Look through the data below and show every line that includes "pass".

Records for the task Block Start

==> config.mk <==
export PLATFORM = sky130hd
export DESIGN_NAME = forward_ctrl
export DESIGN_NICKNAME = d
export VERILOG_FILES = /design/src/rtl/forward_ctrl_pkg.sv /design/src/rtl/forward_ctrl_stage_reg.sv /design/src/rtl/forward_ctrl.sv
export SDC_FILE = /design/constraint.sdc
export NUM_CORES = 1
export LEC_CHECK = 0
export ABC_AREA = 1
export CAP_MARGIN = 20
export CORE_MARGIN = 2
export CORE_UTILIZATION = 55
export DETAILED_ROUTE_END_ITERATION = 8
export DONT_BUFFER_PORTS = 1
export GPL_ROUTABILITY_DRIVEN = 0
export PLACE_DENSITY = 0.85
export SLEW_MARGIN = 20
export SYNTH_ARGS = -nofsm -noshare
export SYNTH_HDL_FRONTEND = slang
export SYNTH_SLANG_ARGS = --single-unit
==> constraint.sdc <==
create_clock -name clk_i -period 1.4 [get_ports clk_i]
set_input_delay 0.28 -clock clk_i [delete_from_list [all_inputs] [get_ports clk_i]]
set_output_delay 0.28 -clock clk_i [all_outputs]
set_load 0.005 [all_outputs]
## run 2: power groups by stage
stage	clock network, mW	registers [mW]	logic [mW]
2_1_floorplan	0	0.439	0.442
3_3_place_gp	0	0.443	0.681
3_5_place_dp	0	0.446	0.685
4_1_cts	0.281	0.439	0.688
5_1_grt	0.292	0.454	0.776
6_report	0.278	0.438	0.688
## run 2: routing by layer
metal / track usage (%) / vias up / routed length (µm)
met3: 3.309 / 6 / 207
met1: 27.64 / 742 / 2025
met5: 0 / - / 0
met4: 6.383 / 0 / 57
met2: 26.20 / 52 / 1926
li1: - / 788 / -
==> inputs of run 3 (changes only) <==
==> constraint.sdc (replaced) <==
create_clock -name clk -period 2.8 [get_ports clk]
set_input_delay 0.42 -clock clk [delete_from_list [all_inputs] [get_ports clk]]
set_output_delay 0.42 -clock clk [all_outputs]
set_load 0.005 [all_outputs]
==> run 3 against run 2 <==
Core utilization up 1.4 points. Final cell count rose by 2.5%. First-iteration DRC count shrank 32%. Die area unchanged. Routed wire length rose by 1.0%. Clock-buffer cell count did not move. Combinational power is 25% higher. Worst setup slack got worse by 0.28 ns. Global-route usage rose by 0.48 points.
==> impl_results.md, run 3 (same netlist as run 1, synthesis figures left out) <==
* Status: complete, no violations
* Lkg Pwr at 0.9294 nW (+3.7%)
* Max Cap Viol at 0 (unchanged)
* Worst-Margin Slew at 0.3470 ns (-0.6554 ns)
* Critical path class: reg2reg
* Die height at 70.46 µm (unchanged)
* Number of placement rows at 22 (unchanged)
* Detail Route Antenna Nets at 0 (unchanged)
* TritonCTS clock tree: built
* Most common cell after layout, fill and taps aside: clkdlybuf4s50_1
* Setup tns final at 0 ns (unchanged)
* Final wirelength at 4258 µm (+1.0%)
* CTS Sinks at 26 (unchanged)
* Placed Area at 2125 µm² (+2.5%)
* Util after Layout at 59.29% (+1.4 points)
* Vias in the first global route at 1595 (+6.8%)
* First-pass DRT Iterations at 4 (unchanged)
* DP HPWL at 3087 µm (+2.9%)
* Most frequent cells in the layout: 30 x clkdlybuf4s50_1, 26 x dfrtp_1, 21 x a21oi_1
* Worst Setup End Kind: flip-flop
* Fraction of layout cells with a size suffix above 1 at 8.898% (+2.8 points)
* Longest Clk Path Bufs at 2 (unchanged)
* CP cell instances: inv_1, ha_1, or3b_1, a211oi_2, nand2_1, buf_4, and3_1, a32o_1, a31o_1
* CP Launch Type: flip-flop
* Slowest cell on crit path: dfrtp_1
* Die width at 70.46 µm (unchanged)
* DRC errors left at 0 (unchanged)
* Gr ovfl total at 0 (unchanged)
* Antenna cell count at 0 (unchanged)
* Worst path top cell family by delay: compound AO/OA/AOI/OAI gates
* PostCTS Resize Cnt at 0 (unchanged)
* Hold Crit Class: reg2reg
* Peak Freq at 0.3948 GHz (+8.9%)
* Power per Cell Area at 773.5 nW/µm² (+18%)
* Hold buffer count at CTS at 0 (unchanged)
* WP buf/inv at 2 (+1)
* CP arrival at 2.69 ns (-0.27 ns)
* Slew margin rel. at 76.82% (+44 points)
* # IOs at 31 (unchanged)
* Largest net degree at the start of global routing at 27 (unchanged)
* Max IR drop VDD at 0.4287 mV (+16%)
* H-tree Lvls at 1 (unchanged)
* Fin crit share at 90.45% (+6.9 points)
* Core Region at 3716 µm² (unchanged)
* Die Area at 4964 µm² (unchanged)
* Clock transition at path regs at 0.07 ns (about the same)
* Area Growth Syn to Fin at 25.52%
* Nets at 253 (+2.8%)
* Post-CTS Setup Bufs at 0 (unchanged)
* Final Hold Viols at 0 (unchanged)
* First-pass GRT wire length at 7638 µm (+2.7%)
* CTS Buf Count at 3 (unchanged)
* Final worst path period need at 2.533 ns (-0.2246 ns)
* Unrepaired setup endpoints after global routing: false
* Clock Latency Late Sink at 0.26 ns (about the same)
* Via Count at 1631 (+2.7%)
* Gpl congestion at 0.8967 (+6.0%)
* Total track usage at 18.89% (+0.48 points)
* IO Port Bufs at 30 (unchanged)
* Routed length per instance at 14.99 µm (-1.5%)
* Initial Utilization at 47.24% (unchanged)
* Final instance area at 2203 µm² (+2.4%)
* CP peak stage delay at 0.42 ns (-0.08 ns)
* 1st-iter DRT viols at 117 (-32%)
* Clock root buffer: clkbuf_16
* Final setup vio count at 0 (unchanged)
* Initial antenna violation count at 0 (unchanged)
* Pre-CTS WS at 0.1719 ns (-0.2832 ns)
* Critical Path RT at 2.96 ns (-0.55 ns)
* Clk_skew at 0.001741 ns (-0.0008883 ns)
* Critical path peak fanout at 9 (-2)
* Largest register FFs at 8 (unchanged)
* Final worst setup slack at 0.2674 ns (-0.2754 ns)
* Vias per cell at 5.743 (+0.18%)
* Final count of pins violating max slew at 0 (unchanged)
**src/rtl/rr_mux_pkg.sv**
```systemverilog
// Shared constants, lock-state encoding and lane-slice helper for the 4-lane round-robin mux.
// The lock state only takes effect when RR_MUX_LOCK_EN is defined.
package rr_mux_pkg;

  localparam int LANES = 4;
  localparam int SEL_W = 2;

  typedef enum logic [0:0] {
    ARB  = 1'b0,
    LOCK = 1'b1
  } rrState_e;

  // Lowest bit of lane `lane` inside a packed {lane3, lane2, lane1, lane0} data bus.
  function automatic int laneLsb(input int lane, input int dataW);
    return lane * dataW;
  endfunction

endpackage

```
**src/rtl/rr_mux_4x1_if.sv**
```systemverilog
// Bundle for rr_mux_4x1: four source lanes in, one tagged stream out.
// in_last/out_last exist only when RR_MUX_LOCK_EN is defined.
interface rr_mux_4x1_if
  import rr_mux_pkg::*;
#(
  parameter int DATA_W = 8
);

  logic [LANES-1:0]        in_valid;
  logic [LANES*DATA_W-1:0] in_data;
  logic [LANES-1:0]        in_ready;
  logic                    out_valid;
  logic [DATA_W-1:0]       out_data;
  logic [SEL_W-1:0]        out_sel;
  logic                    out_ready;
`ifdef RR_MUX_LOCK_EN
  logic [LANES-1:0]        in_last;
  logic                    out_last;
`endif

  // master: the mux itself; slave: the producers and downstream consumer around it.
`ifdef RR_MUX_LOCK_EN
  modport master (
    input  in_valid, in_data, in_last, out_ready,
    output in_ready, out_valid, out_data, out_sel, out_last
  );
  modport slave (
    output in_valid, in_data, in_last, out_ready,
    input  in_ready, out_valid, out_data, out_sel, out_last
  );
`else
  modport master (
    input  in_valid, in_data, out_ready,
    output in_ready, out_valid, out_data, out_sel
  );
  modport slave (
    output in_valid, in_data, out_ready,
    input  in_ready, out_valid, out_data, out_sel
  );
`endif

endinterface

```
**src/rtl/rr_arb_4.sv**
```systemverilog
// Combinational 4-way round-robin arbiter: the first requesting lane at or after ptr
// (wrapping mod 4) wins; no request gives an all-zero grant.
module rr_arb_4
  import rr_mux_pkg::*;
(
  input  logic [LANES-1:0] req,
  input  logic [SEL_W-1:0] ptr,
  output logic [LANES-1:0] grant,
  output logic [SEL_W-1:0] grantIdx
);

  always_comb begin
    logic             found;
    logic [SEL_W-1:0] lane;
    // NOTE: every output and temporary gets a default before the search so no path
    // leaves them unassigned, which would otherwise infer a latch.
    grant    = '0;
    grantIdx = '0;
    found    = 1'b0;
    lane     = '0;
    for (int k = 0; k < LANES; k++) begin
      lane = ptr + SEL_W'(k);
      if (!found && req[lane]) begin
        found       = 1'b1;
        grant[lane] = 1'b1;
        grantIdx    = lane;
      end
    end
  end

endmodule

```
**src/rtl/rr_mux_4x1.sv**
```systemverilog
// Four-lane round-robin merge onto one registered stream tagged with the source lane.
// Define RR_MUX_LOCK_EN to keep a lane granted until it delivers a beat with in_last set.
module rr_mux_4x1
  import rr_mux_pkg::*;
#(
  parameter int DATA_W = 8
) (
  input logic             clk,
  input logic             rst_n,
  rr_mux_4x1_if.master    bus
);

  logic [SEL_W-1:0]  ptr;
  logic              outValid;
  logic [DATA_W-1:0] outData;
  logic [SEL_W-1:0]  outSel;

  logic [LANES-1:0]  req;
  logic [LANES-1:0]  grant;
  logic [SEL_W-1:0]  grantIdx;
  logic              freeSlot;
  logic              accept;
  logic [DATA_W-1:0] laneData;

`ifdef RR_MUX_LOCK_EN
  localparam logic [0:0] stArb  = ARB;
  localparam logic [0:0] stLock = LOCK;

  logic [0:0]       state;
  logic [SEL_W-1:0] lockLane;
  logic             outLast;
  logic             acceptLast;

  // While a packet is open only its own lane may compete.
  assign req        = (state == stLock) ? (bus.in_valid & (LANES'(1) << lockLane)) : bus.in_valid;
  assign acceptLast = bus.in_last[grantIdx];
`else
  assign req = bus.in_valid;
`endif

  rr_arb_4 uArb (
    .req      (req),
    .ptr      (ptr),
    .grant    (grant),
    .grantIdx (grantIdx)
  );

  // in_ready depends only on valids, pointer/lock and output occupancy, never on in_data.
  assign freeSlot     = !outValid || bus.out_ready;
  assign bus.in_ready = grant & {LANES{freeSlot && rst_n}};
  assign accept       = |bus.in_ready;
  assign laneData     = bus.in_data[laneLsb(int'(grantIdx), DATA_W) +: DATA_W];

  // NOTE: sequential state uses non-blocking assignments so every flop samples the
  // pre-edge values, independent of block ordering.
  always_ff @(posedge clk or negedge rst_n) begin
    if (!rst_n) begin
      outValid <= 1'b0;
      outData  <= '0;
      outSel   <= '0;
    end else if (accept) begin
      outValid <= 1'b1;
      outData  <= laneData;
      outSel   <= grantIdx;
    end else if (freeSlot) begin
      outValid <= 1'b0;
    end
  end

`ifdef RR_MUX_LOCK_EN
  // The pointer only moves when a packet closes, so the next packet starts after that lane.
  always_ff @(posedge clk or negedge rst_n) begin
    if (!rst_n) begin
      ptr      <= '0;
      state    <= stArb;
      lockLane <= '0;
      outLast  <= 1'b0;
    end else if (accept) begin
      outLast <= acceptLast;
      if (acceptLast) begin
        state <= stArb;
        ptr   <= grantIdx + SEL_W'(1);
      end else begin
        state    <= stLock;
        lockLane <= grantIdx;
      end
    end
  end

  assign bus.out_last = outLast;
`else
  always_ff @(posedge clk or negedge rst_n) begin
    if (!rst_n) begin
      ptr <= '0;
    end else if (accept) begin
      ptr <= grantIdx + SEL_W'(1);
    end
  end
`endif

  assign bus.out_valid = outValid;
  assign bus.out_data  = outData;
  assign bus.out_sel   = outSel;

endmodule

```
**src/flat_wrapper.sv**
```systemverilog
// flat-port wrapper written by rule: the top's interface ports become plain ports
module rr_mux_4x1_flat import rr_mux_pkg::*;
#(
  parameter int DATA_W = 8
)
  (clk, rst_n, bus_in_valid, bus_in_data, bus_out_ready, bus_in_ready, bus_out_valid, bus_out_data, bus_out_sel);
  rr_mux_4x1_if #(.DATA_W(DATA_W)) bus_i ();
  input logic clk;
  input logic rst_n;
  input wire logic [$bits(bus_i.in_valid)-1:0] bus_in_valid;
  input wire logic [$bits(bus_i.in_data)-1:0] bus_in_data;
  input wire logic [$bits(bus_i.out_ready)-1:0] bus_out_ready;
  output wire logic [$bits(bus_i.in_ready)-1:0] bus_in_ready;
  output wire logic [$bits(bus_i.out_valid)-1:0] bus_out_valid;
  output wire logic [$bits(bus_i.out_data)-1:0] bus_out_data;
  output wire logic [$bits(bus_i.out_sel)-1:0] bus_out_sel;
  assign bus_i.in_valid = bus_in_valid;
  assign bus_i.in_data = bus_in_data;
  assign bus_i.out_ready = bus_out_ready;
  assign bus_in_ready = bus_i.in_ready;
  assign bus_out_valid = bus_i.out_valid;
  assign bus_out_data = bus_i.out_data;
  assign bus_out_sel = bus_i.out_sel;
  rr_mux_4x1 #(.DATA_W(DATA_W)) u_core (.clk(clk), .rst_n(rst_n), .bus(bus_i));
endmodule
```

Records for the task Block End

▸ **Response area**:
* First-pass DRT Iterations at 4 (unchanged)
* First-pass GRT wire length at 7638 µm (+2.7%)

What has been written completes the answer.